A transparent Mission should make it much easier to create alignment of the key stakeholders around the State. The reader should be able to clearly articulate 1) what the Organization does, and doesn’t do; 2) how the organization’s work adds unique value to making the economic development process either more efficient or effective, and 3) what the organization can be held accountable for delivering as a work product. Getting it right up front will go a long way to helping ensure success. Getting it wrong will most certainly doom the Organization to fail.
My hope is that North Carolina designs their new organization around the work to be done. If it does, that will ensure the right work gets done and the right structure gets put in place.
Adequate Resourcing is Mission Critical
Creating a private economic development organization for the State is an important strategic choice. As such, it needs to be supported with a reliable (an ideally politically agnostic) revenue source as well as top talent. If the new Organization needs to invest too much time in fund raising, it will not have sufficient time to deliver the desired results.
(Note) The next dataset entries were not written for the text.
===== src/hdl/typed_record_frame_unpacker_defines.svh =====
// Assertion macros shared by the frame unpacker modules.
// Each macro expects the enclosing module to have aclk and aresetn.
`ifndef TYPED_RECORD_FRAME_UNPACKER_DEFINES_SVH
`define TYPED_RECORD_FRAME_UNPACKER_DEFINES_SVH

// Consequent must hold in the same cycle as the antecedent.
`define TRFU_ASSERT_SAME(lbl, ante, cons, msg) \
    lbl: assert property (@(posedge aclk) disable iff (!aresetn) (ante) |-> (cons)) \
        else $error(msg);

// Consequent must hold in the cycle after the antecedent.
`define TRFU_ASSERT_NEXT(lbl, ante, cons, msg) \
    lbl: assert property (@(posedge aclk) disable iff (!aresetn) (ante) |=> (cons)) \
        else $error(msg);

`endif


===== src/hdl/trfu_pkg.sv =====
`default_nettype none

package trfu_pkg;

    localparam logic [7:0] FRAME_LENGTH_RESET = 8'd100;
    localparam logic [7:0] FRAME_LENGTH_MIN   = 8'd2;
    localparam logic [7:0] TAG_MAX            = 8'd8;
    localparam int         FIFO_DEPTH         = 2;

    typedef enum logic [3:0] {
        PH_COUNT   = 4'b0001,
        PH_TAG     = 4'b0010,
        PH_PAYLOAD = 4'b0100,
        PH_SKIP    = 4'b1000
    } phase_t;

    typedef enum logic [1:0] {
        STATUS_OK        = 2'd0,
        STATUS_BAD_TAG   = 2'd1,
        STATUS_TRUNCATED = 2'd2
    } status_t;

    // One classified byte handed from the parser to the assembler.
    typedef struct packed {
        logic       clear;   // start a new record: zero the accumulator
        logic       write;   // merge data into the accumulator
        logic [7:0] data;
        logic [2:0] idx;     // byte lane of data within the 64-bit word
        logic       emit;    // this byte produces a result
        logic [3:0] tag;
        status_t    status;
        logic       last;
    } op_t;

    // Payload bytes carried by each tag; invalid tags carry none.
    function automatic logic [3:0] payload_size(input logic [3:0] tag);
        logic [3:0] size;
        case (tag)
            4'd1:    size = 4'd8;
            4'd2:    size = 4'd4;
            4'd3:    size = 4'd4;
            4'd4:    size = 4'd4;
            4'd5:    size = 4'd2;
            4'd6:    size = 4'd2;
            4'd7:    size = 4'd1;
            4'd8:    size = 4'd1;
            default: size = 4'd0;
        endcase
        return size;
    endfunction

endpackage

`default_nettype wire


===== src/hdl/trfu_front.sv =====
`default_nettype none

`include "typed_record_frame_unpacker_defines.svh"

module trfu_front (
    input  wire logic          aclk,
    input  wire logic          aresetn,
    input  wire logic          cfg_wr_en,
    input  wire logic [7:0]    cfg_wr_data,
    input  wire logic          s_valid,
    output logic               s_ready,
    input  wire logic [7:0]    s_rx_byte,
    input  wire logic          q_full,
    output logic               q_push,
    output trfu_pkg::op_t      q_op
);

    logic [7:0]       frame_length_reg;
    trfu_pkg::phase_t phase_reg, phase_next;
    logic [7:0]       pos_reg, pos_next;
    logic [7:0]       expected_reg, expected_next;
    logic [7:0]       seen_reg, seen_next;
    logic [3:0]       tag_reg, tag_next;
    logic [3:0]       remaining_reg, remaining_next;
    logic [2:0]       idx_reg, idx_next;

    logic [7:0]       len;
    logic             last;
    logic             accept;
    logic             tag_ok;
    logic [7:0]       seen_inc;
    trfu_pkg::op_t    op;

    assign s_ready = !q_full;
    assign accept  = s_valid && s_ready;

    assign len      = (frame_length_reg < trfu_pkg::FRAME_LENGTH_MIN) ?
                      trfu_pkg::FRAME_LENGTH_MIN : frame_length_reg;
    assign last     = ({1'b0, pos_reg} + 9'd1) >= {1'b0, len};
    assign tag_ok   = (s_rx_byte != 8'd0) && (s_rx_byte <= trfu_pkg::TAG_MAX);
    assign seen_inc = seen_reg + 8'd1;

    always_comb begin
        phase_next     = phase_reg;
        expected_next  = expected_reg;
        seen_next      = seen_reg;
        tag_next       = tag_reg;
        remaining_next = remaining_reg;
        idx_next       = idx_reg;
        op             = '0;
        op.status      = trfu_pkg::STATUS_OK;
        op.data        = s_rx_byte;
        op.idx         = idx_reg;
        op.tag         = tag_reg;

        case (phase_reg)
            trfu_pkg::PH_COUNT: begin
                expected_next = s_rx_byte;
                seen_next     = 8'd0;
                phase_next    = (s_rx_byte == 8'd0) ? trfu_pkg::PH_SKIP : trfu_pkg::PH_TAG;
            end
            trfu_pkg::PH_TAG: begin
                op.clear = 1'b1;
                if (tag_ok) begin
                    tag_next       = s_rx_byte[3:0];
                    remaining_next = trfu_pkg::payload_size(s_rx_byte[3:0]);
                    idx_next       = 3'd0;
                    phase_next     = trfu_pkg::PH_PAYLOAD;
                    op.tag         = s_rx_byte[3:0];
                    if (last) begin
                        op.emit   = 1'b1;
                        op.status = trfu_pkg::STATUS_TRUNCATED;
                        op.last   = 1'b1;
                    end
                end else begin
                    op.emit    = 1'b1;
                    op.tag     = 4'd0;
                    op.status  = trfu_pkg::STATUS_BAD_TAG;
                    op.last    = 1'b1;
                    phase_next = trfu_pkg::PH_SKIP;
                end
            end
            trfu_pkg::PH_PAYLOAD: begin
                op.write       = 1'b1;
                remaining_next = remaining_reg - 4'd1;
                idx_next       = idx_reg + 3'd1;
                if (remaining_reg == 4'd1) begin
                    seen_next  = seen_inc;
                    op.emit    = 1'b1;
                    op.last    = (seen_inc == expected_reg) || last;
                    phase_next = (seen_inc == expected_reg) ?
                                 trfu_pkg::PH_SKIP : trfu_pkg::PH_TAG;
                end else if (last) begin
                    op.emit   = 1'b1;
                    op.status = trfu_pkg::STATUS_TRUNCATED;
                    op.last   = 1'b1;
                end
            end
            trfu_pkg::PH_SKIP: begin
            end
            default: begin
                phase_next = trfu_pkg::PH_SKIP;
            end
        endcase

        if (last) begin
            phase_next = trfu_pkg::PH_COUNT;
            pos_next   = 8'd0;
        end else begin
            pos_next   = pos_reg + 8'd1;
        end
    end

    assign q_push = accept && (op.clear || op.write || op.emit);
    assign q_op   = op;

    always_ff @(posedge aclk) begin
        if (!aresetn) begin
            frame_length_reg <= trfu_pkg::FRAME_LENGTH_RESET;
        end else if (cfg_wr_en) begin
            frame_length_reg <= cfg_wr_data;
        end
    end

    always_ff @(posedge aclk) begin
        if (!aresetn) begin
            phase_reg     <= trfu_pkg::PH_COUNT;
            pos_reg       <= 8'd0;
            expected_reg  <= 8'd0;
            seen_reg      <= 8'd0;
            tag_reg       <= 4'd0;
            remaining_reg <= 4'd0;
            idx_reg       <= 3'd0;
        end else if (accept) begin
            phase_reg     <= phase_next;
            pos_reg       <= pos_next;
            expected_reg  <= expected_next;
            seen_reg      <= seen_next;
            tag_reg       <= tag_next;
            remaining_reg <= remaining_next;
            idx_reg       <= idx_next;
        end
    end

    `TRFU_ASSERT_SAME(a_error_ends_run,
        q_push && q_op.emit && (q_op.status != trfu_pkg::STATUS_OK), q_op.last,
        "error result without end-of-frame mark")

    `TRFU_ASSERT_SAME(a_frame_wraps,
        accept && last, pos_next == 8'd0 && phase_next == trfu_pkg::PH_COUNT,
        "frame did not restart after its last byte")

endmodule

`default_nettype wire


===== src/hdl/trfu_fifo.sv =====
`default_nettype none

`include "typed_record_frame_unpacker_defines.svh"

module trfu_fifo #(
    parameter int DEPTH = trfu_pkg::FIFO_DEPTH
) (
    input  wire logic          aclk,
    input  wire logic          aresetn,
    input  wire logic          push,
    input  trfu_pkg::op_t      push_op,
    output logic               full,
    input  wire logic          pop,
    output trfu_pkg::op_t      head_op,
    output logic               empty
);

    localparam int PTR_W = (DEPTH > 1) ? $clog2(DEPTH) : 1;
    localparam int CNT_W = $clog2(DEPTH + 1);
    localparam logic [PTR_W-1:0] PTR_LAST = PTR_W'(DEPTH - 1);
    localparam logic [CNT_W-1:0] CNT_FULL = CNT_W'(DEPTH);

    trfu_pkg::op_t    mem_reg [DEPTH];
    logic [PTR_W-1:0] wr_ptr_reg, rd_ptr_reg;
    logic [CNT_W-1:0] count_reg, count_next;

    assign full    = (count_reg == CNT_FULL);
    assign empty   = (count_reg == '0);
    assign head_op = mem_reg[rd_ptr_reg];

    always_comb begin
        count_next = count_reg;
        if (push && !pop) begin
            count_next = count_reg + CNT_W'(1);
        end else if (pop && !push) begin
            count_next = count_reg - CNT_W'(1);
        end
    end

    always_ff @(posedge aclk) begin
        if (push) begin
            mem_reg[wr_ptr_reg] <= push_op;
        end
    end

    always_ff @(posedge aclk) begin
        if (!aresetn) begin
            wr_ptr_reg <= '0;
            rd_ptr_reg <= '0;
            count_reg  <= '0;
        end else begin
            count_reg <= count_next;
            if (push) begin
                wr_ptr_reg <= (wr_ptr_reg == PTR_LAST) ? '0 : wr_ptr_reg + PTR_W'(1);
            end
            if (pop) begin
                rd_ptr_reg <= (rd_ptr_reg == PTR_LAST) ? '0 : rd_ptr_reg + PTR_W'(1);
            end
        end
    end

    `TRFU_ASSERT_SAME(a_no_overflow, push, !full || pop, "push into a full queue")
    `TRFU_ASSERT_SAME(a_no_underflow, pop, !empty, "pop from an empty queue")

endmodule

`default_nettype wire


===== src/hdl/trfu_back.sv =====
`default_nettype none

`include "typed_record_frame_unpacker_defines.svh"

module trfu_back (
    input  wire logic          aclk,
    input  wire logic          aresetn,
    input  wire logic          q_empty,
    input  trfu_pkg::op_t      q_op,
    output logic               q_pop,
    output logic               m_valid,
    input  wire logic          m_ready,
    output logic [3:0]         m_record_tag,
    output logic [63:0]        m_record_bits,
    output logic [1:0]         m_status,
    output logic               m_frame_last
);

    logic [63:0]       acc_reg, acc_next;
    logic              valid_reg, valid_next;
    logic [3:0]        tag_reg;
    logic [63:0]       bits_reg;
    trfu_pkg::status_t status_reg;
    logic              last_reg;
    logic [63:0]       lane;
    logic              load;

    assign q_pop = !q_empty && (!valid_reg || m_ready);
    assign load  = q_pop && q_op.emit;
    assign lane  = 64'(q_op.data) << {q_op.idx, 3'b000};

    always_comb begin
        acc_next = q_op.clear ? 64'd0 : acc_reg;
        if (q_op.write) begin
            acc_next = acc_next | lane;
        end
        valid_next = valid_reg;
        if (valid_reg && m_ready) begin
            valid_next = 1'b0;
        end
        if (load) begin
            valid_next = 1'b1;
        end
    end

    always_ff @(posedge aclk) begin
        if (!aresetn) begin
            valid_reg <= 1'b0;
            acc_reg   <= 64'd0;
        end else begin
            valid_reg <= valid_next;
            if (q_pop) begin
                acc_reg <= acc_next;
            end
        end
    end

    always_ff @(posedge aclk) begin
        if (load) begin
            tag_reg    <= q_op.tag;
            bits_reg   <= (q_op.status == trfu_pkg::STATUS_BAD_TAG) ? 64'd0 : acc_next;
            status_reg <= q_op.status;
            last_reg   <= q_op.last;
        end
    end

    assign m_valid       = valid_reg;
    assign m_record_tag  = tag_reg;
    assign m_record_bits = bits_reg;
    assign m_status      = status_reg;
    assign m_frame_last  = last_reg;

    `TRFU_ASSERT_NEXT(a_load_shows, load, valid_reg, "loaded result not presented")
    `TRFU_ASSERT_SAME(a_bad_tag_clean,
        valid_reg && (status_reg == trfu_pkg::STATUS_BAD_TAG),
        tag_reg == 4'd0 && bits_reg == 64'd0,
        "invalid-tag result carries a tag or payload")

endmodule

`default_nettype wire


===== src/hdl/typed_record_frame_unpacker.sv =====
// Typed record frame unpacker.
// Input channel (s_valid/s_ready/s_rx_byte): one byte of a received frame per item.
// The first byte of a frame is the record count; each record is a tag byte
// (1..8) followed by 8, 4, 4, 4, 2, 2, 1 or 1 little-endian payload bytes.
// Output channel (m_valid/m_ready/m_*): one item per finished record, per
// invalid tag, or per record cut short by the end of the frame.
// cfg_wr_en/cfg_wr_data write the frame length (bytes per frame) while idle.
// The user must keep to this, as the block does not enforce it. Throughput is
// one byte per cycle while s_ready is high; the parser decides everything about
// a byte in the cycle it is accepted. A result passes from the byte that
// completes it through the queue and then into the output register. When the
// receiver stalls, the held result waits in the output register and the queue
// absorbs up to FIFO_DEPTH further tag, payload or result bytes before s_ready
// drops; bytes that cause no work are always taken while room remains.
// Reset clears the parser to await a count byte, empties the queue and the
// output register, and sets the frame length to 100.
`default_nettype none

module typed_record_frame_unpacker #(
    parameter int FIFO_DEPTH = trfu_pkg::FIFO_DEPTH
) (
    input  wire logic          aclk,
    input  wire logic          aresetn,
    input  wire logic          cfg_wr_en,
    input  wire logic [7:0]    cfg_wr_data,
    input  wire logic          s_valid,
    output logic               s_ready,
    input  wire logic [7:0]    s_rx_byte,
    output logic               m_valid,
    input  wire logic          m_ready,
    output logic [3:0]         m_record_tag,
    output logic [63:0]        m_record_bits,
    output logic [1:0]         m_status,
    output logic               m_frame_last
);

    // Classified bytes travel from the parser to the assembler through a
    // short queue, so a stalled receiver does not freeze the parser at once.
    trfu_pkg::op_t push_op;
    trfu_pkg::op_t head_op;
    logic          push;
    logic          pop;
    logic          full;
    logic          empty;

    // Front: tracks frame position, record counts and payload progress, and
    // turns each tag and payload byte into an accumulator command.
    trfu_front u_front (
        .aclk        (aclk),
        .aresetn     (aresetn),
        .cfg_wr_en   (cfg_wr_en),
        .cfg_wr_data (cfg_wr_data),
        .s_valid     (s_valid),
        .s_ready     (s_ready),
        .s_rx_byte   (s_rx_byte),
        .q_full      (full),
        .q_push      (push),
        .q_op        (push_op)
    );

    trfu_fifo #(
        .DEPTH (FIFO_DEPTH)
    ) u_fifo (
        .aclk    (aclk),
        .aresetn (aresetn),
        .push    (push),
        .push_op (push_op),
        .full    (full),
        .pop     (pop),
        .head_op (head_op),
        .empty   (empty)
    );

    // Back: merges payload bytes into the 64-bit value and holds each result
    // in the output register until the receiver takes it.
    trfu_back u_back (
        .aclk          (aclk),
        .aresetn       (aresetn),
        .q_empty       (empty),
        .q_op          (head_op),
        .q_pop         (pop),
        .m_valid       (m_valid),
        .m_ready       (m_ready),
        .m_record_tag  (m_record_tag),
        .m_record_bits (m_record_bits),
        .m_status      (m_status),
        .m_frame_last  (m_frame_last)
    );

endmodule

`default_nettype wire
Privatizing economic development should not be viewed as a simple cost shift from the public to the private sector.
In addition, if North Carolina is to succeed, it will need to take a lesson from Jim Collins book “Good to Great”. It is critical the new Organization starts by getting the right people on the bus, and getting them in the right seats. It means finding and paying some of the best, smartest, and hardest working people need to get the job done. If the new Organization has the wrong people on the bus, regardless of how well it is organized, success will be out-of-reach. In my experience, the compensation required to compete for those right people is often magnitudinally higher than historically has been paid for the role when in the public sector. The optics of this perceived discrepancy can become a major sticking point.
Measure The Right Thing
These privatization exercises are typically done in response to dissatisfaction with year-over-year job growth numbers. The general belief is that by approaching the site selection process more as a business and less as a bureaucracy, a State will begin winning more capital investment deals. But, the reality is that if the State is fundamentally non-competitive then it really doesn’t matter if the economic development is done in the private versus the public sector. It simply devolves into an exercise of “putting lipstick on the pig”.
Economic development organizations do not create jobs. Employers do. And the decision to create or destroy a job is driven more by market conditions than by anything an economic development professional can directly impact.
The focus should be on measuring outcomes the Organization can be held directly accountable for.
One example is the quality of the State’s strategic plan design and deployment process. This would require ensuring there are people on staff that understand and know how to facilitate strategic planning and ensure the deadlines/budgets of resultant action plans are being met.
Is Privatization of State Level Economic Development a Wise Choice For North Carolina?
If the State does it right, it could very well be. It the State does it wrong, the potential certainly exists for the choice to turn into an unmitigated disaster. It all depends on whether Governor McCrory does a good job of leading the exercise or not.
What do you think about NC’s move? What are the pros and cons of privatizing state level economic development? I want to thank Sara Dunnigan for asking the question. If you are attending the IEDC Conference in Philadelphia, I’d appreciate it if you would join me in making a point to find Sara and buy her a cup of coffee for stimulating this blog post. How cool would it be if Sarah didn’t have to buy a cup of coffee the entire Conference?